Thomas Greenway Stockham (1933 – 2004) was an American scientist who developed one of the first practical digital audio recording systems, and pioneered techniques for digital audio recording and processing as well.
Thomas G. Stockham Jr., a pioneer in digital electronics whose work helped to pave the way for the transition from long-playing records to compact discs, died on Jan. 6 in Salt Lake City. He was 70.The cause was Alzheimer's disease, his wife, Martha, said.
An electrical engineer trained at the Massachusetts Institute of Technology, Dr. Stockham began working on projects involving the primitive digitization of sound almost immediately after he joined M.I.T. as an associate professor in 1957.But his early work had little to do with music.
''We were more interested in digital sound for communications purposes,'' Dr. Stockham said in a 1980 interview in The New York Times. ''It became immediately apparent, though, that if speech could be digitized, so could music.''
Older recording and sound transmission systems used analogue technology, which involves changes in electrical voltage that mirror a continuous wave; digital recording takes samples of information along the wave and translates them into a series of 1's and 0's, or ons and offs. Digitized information is easy to process, compress, copy and edit, and extraneous sounds can be removed.Dr. Stockham and his colleagues were not alone in their quest for digital audio. Major companies, particularly in the United States and Japan, were also experimenting and coming up with systems similar to the one he was working on.
In 1968, Dr. Stockham moved from M.I.T. to the University of Utah, where he was able to combine his personal and institutional research, laying the groundwork for Soundstream, the audio company he founded. He remained a member of the computer science faculty at Utah until 1994, when his Alzheimer's disease was diagnosed.Soundstream and Dr. Stockham first captured the public's attention in 1976, with the release by RCA of ''Caruso: A Legendary Performer.'' It was the first in a series of Caruso's early 20th century recordings to be digitally remastered by Soundstream.
Later that same year, Dr. Stockham made the first live digital recording of the Santa Fe Opera.The company sold 16 of its professional digital editing systems for around $160,000 each before it merged in 1980 with the Digital Recording Corporation.

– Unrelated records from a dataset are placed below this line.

File: src/rtl/ram_loader.sv
// Fills a memory region from a byte stream, reads it back, and reports a checksum and a verify error.
module ram_loader
    import ram_loader_pkg::*;
#(
    parameter int unsigned AddressWidth = 8,
    parameter int unsigned DataWidth    = 16
) (
    input  logic                    i_clock,
    input  logic                    i_reset,
    input  logic                    i_start,
    input  logic [AddressWidth-1:0] i_base_address,
    input  logic [AddressWidth:0]   i_word_count,
    input  logic                    i_byte_valid,
    input  logic [BYTE_WIDTH-1:0]   i_byte,
    output logic                    o_byte_ready,
    output logic                    o_busy,
    output logic                    o_done,
    output logic                    o_error,
    output logic [DataWidth-1:0]    o_checksum,
    RamPort.Cpu                     ram
);

    localparam int unsigned CountWidth = AddressWidth + 1;

    state_e                  state_q;
    logic [AddressWidth-1:0] base_q;
    logic [CountWidth-1:0]   count_q;
    logic [CountWidth-1:0]   word_index_q;
    logic [DataWidth-1:0]    load_sum_q;
    logic [DataWidth-1:0]    verify_sum_q;
    logic                    byte_ready_q;
    logic                    busy_q;
    logic                    done_q;
    logic                    error_q;
    logic [DataWidth-1:0]    checksum_q;
    logic                    ram_enable_q;
    logic                    ram_write_enable_q;
    logic [AddressWidth-1:0] ram_address_q;
    logic [DataWidth-1:0]    ram_write_data_q;

    logic                    accept_c;
    logic                    last_word_c;
    logic [CountWidth-1:0]   next_index_c;
    logic [AddressWidth-1:0] address_c;
    logic [AddressWidth-1:0] next_address_c;
    logic [DataWidth-1:0]    verify_total_c;
    logic                    packer_clear_c;
    logic [DataWidth-1:0]    packed_word_c;
    logic                    packed_full_c;

    assign accept_c       = (state_q == COLLECT) && i_byte_valid && byte_ready_q;
    assign next_index_c   = word_index_q + CountWidth'(1);
    assign last_word_c    = (next_index_c == count_q);
    assign address_c      = base_q + word_index_q[AddressWidth-1:0];
    assign next_address_c = base_q + next_index_c[AddressWidth-1:0];
    assign verify_total_c = verify_sum_q + ram.read_data;
    assign packer_clear_c = (state_q == IDLE);

    ram_loader_byte_packer #(
        .DataWidth (DataWidth)
    ) u_packer (
        .i_clock  (i_clock),
        .i_reset  (i_reset),
        .i_clear  (packer_clear_c),
        .i_accept (accept_c),
        .i_byte   (i_byte),
        .o_word_c (packed_word_c),
        .o_full_c (packed_full_c)
    );

    // Outputs are loaded on the edge that enters a state, so they are valid for that whole state.
    always_ff @(posedge i_clock) begin
        if (i_reset) begin
            state_q            <= IDLE;
            base_q             <= '0;
            count_q            <= '0;
            word_index_q       <= '0;
            load_sum_q         <= '0;
            verify_sum_q       <= '0;
            byte_ready_q       <= 1'b0;
            busy_q             <= 1'b0;
            done_q             <= 1'b0;
            error_q            <= 1'b0;
            checksum_q         <= '0;
            ram_enable_q       <= 1'b0;
            ram_write_enable_q <= 1'b0;
            ram_address_q      <= '0;
            ram_write_data_q   <= '0;
        end else begin
            done_q <= 1'b0;
            case (state_q)
                IDLE: begin
                    if (i_start) begin
                        base_q       <= i_base_address;
                        count_q      <= i_word_count;
                        word_index_q <= '0;
                        load_sum_q   <= '0;
                        verify_sum_q <= '0;
                        error_q      <= 1'b0;
                        checksum_q   <= '0;
                        if (i_word_count == '0) begin
                            state_q <= DONE;
                            done_q  <= 1'b1;
                            busy_q  <= 1'b0;
                        end else begin
                            state_q      <= COLLECT;
                            busy_q       <= 1'b1;
                            byte_ready_q <= 1'b1;
                        end
                    end
                end
                COLLECT: begin
                    if (packed_full_c) begin
                        state_q            <= WRITE;
                        byte_ready_q       <= 1'b0;
                        ram_enable_q       <= 1'b1;
                        ram_write_enable_q <= 1'b1;
                        ram_address_q      <= address_c;
                        ram_write_data_q   <= packed_word_c;
                    end
                end
                WRITE: begin
                    load_sum_q         <= load_sum_q + ram_write_data_q;
                    ram_write_enable_q <= 1'b0;
                    ram_write_data_q   <= '0;
                    if (last_word_c) begin
                        state_q       <= VERIFY_ADDR;
                        word_index_q  <= '0;
                        ram_enable_q  <= 1'b1;
                        ram_address_q <= base_q;
                    end else begin
                        state_q       <= COLLECT;
                        word_index_q  <= next_index_c;
                        byte_ready_q  <= 1'b1;
                        ram_enable_q  <= 1'b0;
                        ram_address_q <= '0;
                    end
                end
                VERIFY_ADDR: begin
                    state_q       <= VERIFY_CHECK;
                    ram_enable_q  <= 1'b0;
                    ram_address_q <= '0;
                end
                VERIFY_CHECK: begin
                    verify_sum_q <= verify_total_c;
                    if (last_word_c) begin
                        state_q    <= DONE;
                        done_q     <= 1'b1;
                        busy_q     <= 1'b0;
                        checksum_q <= load_sum_q;
                        error_q    <= (load_sum_q != verify_total_c);
                    end else begin
                        state_q       <= VERIFY_ADDR;
                        word_index_q  <= next_index_c;
                        ram_enable_q  <= 1'b1;
                        ram_address_q <= next_address_c;
                    end
                end
                DONE: begin
                    state_q <= IDLE;
                end
                default: begin
                    state_q <= IDLE;
                end
            endcase
        end
    end

    assign o_byte_ready     = byte_ready_q;
    assign o_busy           = busy_q;
    assign o_done           = done_q;
    assign o_error          = error_q;
    assign o_checksum       = checksum_q;
    assign ram.enable       = ram_enable_q;
    assign ram.write_enable = ram_write_enable_q;
    assign ram.address      = ram_address_q;
    assign ram.write_data   = ram_write_data_q;

endmodule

In the mid-1970's, Dr. Stockham's work involved him in the Watergate scandal. He was one of six technical experts appointed by Judge John J. Sirica of Federal District Court to determine what caused the famous 18 1/2-minute gap on a crucial Watergate tape made in President Richard M. Nixon's office.
Early in 1974, Dr. Stockham and other panel members reported that the gap was caused by at least five separate erasures and rerecordings, not by a single accidental pressing of the wrong button on a tape recorder, as the Nixon White House had suggested.
Although he earned handsome consulting fees from his work, he never became wealthy.
''He didn't go through life bitter that he never got really rich,'' his son Tom said. ''He didn't have a patent that he owned.''
He won not only the respect of his peers but also major honors from the entertainment industry he helped to transform.
He won an Emmy award in 1988 for his work on tapeless audio and editing systems. In 1994 he won a Grammy award for his ''visionary role in pioneering and advancing the era of digital recording,'' and in 1999 Dr. Stockham and Robert Ingebretsen received an Oscar, a Scientific and Engineering Award, from the Academy of Motion Picture Arts and Sciences for work in digital audio editing.